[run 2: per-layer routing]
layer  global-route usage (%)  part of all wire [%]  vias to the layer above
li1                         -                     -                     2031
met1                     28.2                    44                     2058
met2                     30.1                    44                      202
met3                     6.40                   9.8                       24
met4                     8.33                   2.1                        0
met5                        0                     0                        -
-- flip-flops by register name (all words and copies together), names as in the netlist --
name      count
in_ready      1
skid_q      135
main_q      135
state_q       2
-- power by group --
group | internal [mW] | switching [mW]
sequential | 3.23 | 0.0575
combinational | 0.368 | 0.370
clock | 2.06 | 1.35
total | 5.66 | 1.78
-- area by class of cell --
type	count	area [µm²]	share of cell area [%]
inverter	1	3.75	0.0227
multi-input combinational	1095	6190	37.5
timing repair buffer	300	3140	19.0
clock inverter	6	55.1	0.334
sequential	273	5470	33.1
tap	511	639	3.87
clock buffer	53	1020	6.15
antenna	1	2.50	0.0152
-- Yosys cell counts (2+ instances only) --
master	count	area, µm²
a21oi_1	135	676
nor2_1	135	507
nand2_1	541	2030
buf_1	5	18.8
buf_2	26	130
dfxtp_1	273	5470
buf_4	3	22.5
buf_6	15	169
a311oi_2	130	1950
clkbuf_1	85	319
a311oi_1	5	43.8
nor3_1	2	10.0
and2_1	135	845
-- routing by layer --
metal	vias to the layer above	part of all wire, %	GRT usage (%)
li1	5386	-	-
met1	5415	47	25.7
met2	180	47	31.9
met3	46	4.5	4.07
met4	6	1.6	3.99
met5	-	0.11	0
<file path="config.mk">
export PLATFORM = sky130hd
export DESIGN_NAME = alu_control
export DESIGN_NICKNAME = d
export VERILOG_FILES = /design/src/rtl/alu_control.sv
export SDC_FILE = /design/constraint.sdc
export NUM_CORES = 1
export LEC_CHECK = 0
export BUFFER_PORTS_ARGS = -buffer_cell sky130_fd_sc_hd__buf_4
export CAP_MARGIN = 10
export CORE_AREA = 2 2 39 41
export CTS_BUF_LIST = sky130_fd_sc_hd__clkbuf_2
export DETAILED_ROUTE_END_ITERATION = 10
export DIE_AREA = 0 0 41 43
export PLACE_DENSITY_LB_ADDON = 0.3
export SLEW_MARGIN = 25
export SYNTH_ARGS = -nofsm -noshare
export SYNTH_HDL_FRONTEND = slang
export SYNTH_SLANG_ARGS = --single-unit
</file>
<file path="constraint.sdc">
create_clock -name clk -period 0.82 [get_ports clk]
set_clock_uncertainty 0.2 [all_clocks]
set_input_delay 0.082 -clock clk [delete_from_list [all_inputs] [get_ports clk]]
set_output_delay 0.082 -clock clk [all_outputs]
set_load 0.005 [all_outputs]
</file>
<file path="src/rtl/alu_control.sv">
// rtl/alu_control.sv - registered MIPS ALU-control decoder (alu_op + funct -> 4-bit ALU code)
module alu_control (
  input  logic       clk,
  input  logic       reset,
  input  logic [1:0] alu_op,
  input  logic [5:0] instruction_5_0,
  output logic [3:0] alu_out
);

  localparam logic [3:0] CODE_AND     = 4'b0000;
  localparam logic [3:0] CODE_OR      = 4'b0001;
  localparam logic [3:0] CODE_ADD     = 4'b0010;
  localparam logic [3:0] CODE_SUB     = 4'b0110;
  localparam logic [3:0] CODE_SLT     = 4'b0111;
  localparam logic [3:0] CODE_NOR     = 4'b1100;
  localparam logic [3:0] CODE_NOT     = 4'b1101;
  localparam logic [3:0] CODE_INVALID = 4'b1111;

  localparam logic [5:0] FUNCT_ADD = 6'b100000;
  localparam logic [5:0] FUNCT_SUB = 6'b100010;
  localparam logic [5:0] FUNCT_AND = 6'b100100;
  localparam logic [5:0] FUNCT_OR  = 6'b100101;
  localparam logic [5:0] FUNCT_NOR = 6'b100111;
  localparam logic [5:0] FUNCT_SLT = 6'b101010;
  localparam logic [5:0] FUNCT_NOT = 6'b101111;

  logic [3:0] code;

  // Unrecognised classes and functs decode to the invalid code, which the ALU treats as a no-op.
  always_comb begin
    code = CODE_INVALID;
    unique case (alu_op)
      2'b00: code = CODE_ADD;
      2'b01: code = CODE_SUB;
      2'b10: begin
        case (instruction_5_0)
          FUNCT_ADD: code = CODE_ADD;
          FUNCT_SUB: code = CODE_SUB;
          FUNCT_AND: code = CODE_AND;
          FUNCT_OR:  code = CODE_OR;
          FUNCT_NOR: code = CODE_NOR;
          FUNCT_SLT: code = CODE_SLT;
          FUNCT_NOT: code = CODE_NOT;
          default:   code = CODE_INVALID;
        endcase
      end
      2'b11: code = CODE_INVALID;
      default: code = CODE_INVALID;
    endcase
  end

  always_ff @(posedge clk or negedge reset) begin
    if (!reset) begin
      alu_out <= 4'b0000;
    end else begin
      alu_out <= code;
    end
  end

endmodule

</file>
## src/rtl/dsp_reset_responder.sv

```systemverilog
// Device-side Sound Blaster DSP reset responder: decodes host I/O cycles, times the
// reset pulse and startup delay, then presents 0xAA for the host to read.
module dsp_reset_responder #(
  parameter logic [15:0] BASE_ADDR         = 16'h0220,
  parameter logic [15:0] RESET_HOLD_CYCLES = 16'd150,
  parameter logic [15:0] RESPONSE_DELAY    = 16'd5000
) (
  input  logic        sys_clock,
  input  logic        reset,
  input  logic [15:0] address,
  input  logic [15:0] data_in,
  input  logic        iow_n,
  input  logic        ior_n,
  output logic [15:0] data_out,
  output logic        data_dir,
  output logic        data_avail,
  output logic        handshake_done
);

  localparam logic [15:0] ADDR_RST   = BASE_ADDR + 16'h0006;
  localparam logic [15:0] ADDR_DATA  = BASE_ADDR + 16'h000A;
  localparam logic [15:0] ADDR_WSTAT = BASE_ADDR + 16'h000C;
  localparam logic [15:0] ADDR_RSTAT = BASE_ADDR + 16'h000E;
  localparam logic [15:0] HOLD_LAST  = RESET_HOLD_CYCLES - 16'd1;
  localparam logic [15:0] DELAY_LAST = RESPONSE_DELAY - 16'd1;

  typedef enum logic [1:0] {IDLE, RST_HIGH, DELAY, READY} state_t;

  state_t      state, state_nxt;
  logic [15:0] count, count_nxt, count_inc;
  logic [7:0]  latch, latch_nxt;
  logic        iow_d, ior_d;
  logic        rd_is_data, rd_is_data_nxt;
  logic [15:0] data_out_nxt;
  logic        data_dir_nxt, data_avail_nxt, handshake_done_nxt;

  logic write_ev, read_start, read_end;
  logic rst_set, rst_clr, data_end, rd_match;
  logic [15:0] rd_value;
  logic unused_data;

  assign unused_data = ^data_in[15:1];

  // Strobe edge events; a write in the same cycle suppresses a read start
  assign write_ev   = !iow_n && iow_d;
  assign read_start = !ior_n && ior_d && !write_ev;
  assign read_end   = ior_n && !ior_d;
  assign rst_set    = write_ev && (address == ADDR_RST) && data_in[0];
  assign rst_clr    = write_ev && (address == ADDR_RST) && !data_in[0];
  assign data_end   = read_end && rd_is_data;
  assign count_inc  = (count == 16'hFFFF) ? count : count + 16'd1;

  // State register and all registered outputs
  always_ff @(posedge sys_clock) begin
    if (reset) begin
      state          <= IDLE;
      count          <= 16'd0;
      latch          <= 8'h00;
      iow_d          <= 1'b1;
      ior_d          <= 1'b1;
      rd_is_data     <= 1'b0;
      data_out       <= 16'h0000;
      data_dir       <= 1'b0;
      data_avail     <= 1'b0;
      handshake_done <= 1'b0;
    end else begin
      state          <= state_nxt;
      count          <= count_nxt;
      latch          <= latch_nxt;
      iow_d          <= iow_n;
      ior_d          <= ior_n;
      rd_is_data     <= rd_is_data_nxt;
      data_out       <= data_out_nxt;
      data_dir       <= data_dir_nxt;
      data_avail     <= data_avail_nxt;
      handshake_done <= handshake_done_nxt;
    end
  end

  // Next-state and counter
  always_comb begin
    state_nxt = state;
    count_nxt = count;
    case (state)
      IDLE: begin
        if (rst_set) begin
          state_nxt = RST_HIGH;
          count_nxt = 16'd0;
        end
      end
      RST_HIGH: begin
        count_nxt = count_inc;
        if (rst_set) begin
          count_nxt = 16'd0;
        end else if (rst_clr) begin
          count_nxt = 16'd0;
          state_nxt = (count >= HOLD_LAST) ? DELAY : IDLE;
        end
      end
      DELAY: begin
        count_nxt = count_inc;
        if (rst_set) begin
          state_nxt = RST_HIGH;
          count_nxt = 16'd0;
        end else if (count == DELAY_LAST) begin
          state_nxt = READY;
        end
      end
      READY: begin
        if (rst_set) begin
          state_nxt = RST_HIGH;
          count_nxt = 16'd0;
        end else if (data_end) begin
          state_nxt = IDLE;
        end
      end
      default: begin
        state_nxt = IDLE;
        count_nxt = 16'd0;
      end
    endcase
  end

  // Read-data selection at read start
  always_comb begin
    rd_match = 1'b1;
    rd_value = 16'h0000;
    case (address)
      ADDR_DATA:  rd_value = {8'h00, latch};
      ADDR_WSTAT: rd_value = ((state == RST_HIGH) || (state == DELAY)) ? 16'h0080 : 16'h0000;
      ADDR_RSTAT: rd_value = {8'h00, data_avail, 7'b0};
      default:    rd_match = 1'b0;
    endcase
  end

  // Output next values
  always_comb begin
    latch_nxt          = latch;
    data_out_nxt       = data_out;
    data_dir_nxt       = data_dir;
    rd_is_data_nxt     = rd_is_data;
    data_avail_nxt     = (state_nxt == READY);
    handshake_done_nxt = (state == READY) && (state_nxt == IDLE);
    if ((state == DELAY) && (state_nxt == READY)) begin
      latch_nxt = 8'hAA;
    end
    if (read_start && rd_match) begin
      data_out_nxt   = rd_value;
      data_dir_nxt   = 1'b1;
      rd_is_data_nxt = (address == ADDR_DATA);
    end else if (read_end) begin
      data_dir_nxt   = 1'b0;
      rd_is_data_nxt = 1'b0;
    end
  end

endmodule
```
<file path="config.mk">
export PLATFORM = sky130hd
export DESIGN_NAME = mem_access_guard
export DESIGN_NICKNAME = d
export VERILOG_FILES = /design/src/rtl/mem_access_guard_pkg.sv /design/src/rtl/mem_access_guard_region_match.sv /design/src/rtl/mem_access_guard.sv
export SDC_FILE = /design/constraint.sdc
export NUM_CORES = 1
export LEC_CHECK = 0
export BUFFER_PORTS_ARGS = -buffer_cell sky130_fd_sc_hd__buf_2
export CAP_MARGIN = 20
export CELL_PAD_IN_SITES_DETAIL_PLACEMENT = 2
export CELL_PAD_IN_SITES_GLOBAL_PLACEMENT = 2
export CORE_ASPECT_RATIO = 1.4
export CORE_MARGIN = 4
export CORE_UTILIZATION = 30
export CTS_CLUSTER_DIAMETER = 50
export DETAILED_ROUTE_END_ITERATION = 10
export GPL_TIMING_DRIVEN = 1
export HOLD_SLACK_MARGIN = 0.05
export PLACE_DENSITY_LB_ADDON = 0.1
export SLEW_MARGIN = 5
export SYNTH_ARGS = -nofsm -noshare
export SYNTH_HDL_FRONTEND = slang
export SYNTH_SLANG_ARGS = --single-unit
</file>
<file path="constraint.sdc">
create_clock -name clk -period 2.6 [get_ports clk]
set_input_delay 0.13 -clock clk [delete_from_list [all_inputs] [get_ports clk]]
set_output_delay 0.13 -clock clk [all_outputs]
set_load 0.02 [all_outputs]
</file>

========================================

All lines above with "group" in them should be returned.

*The answer:*
-- power by group --
group | internal [mW] | switching [mW]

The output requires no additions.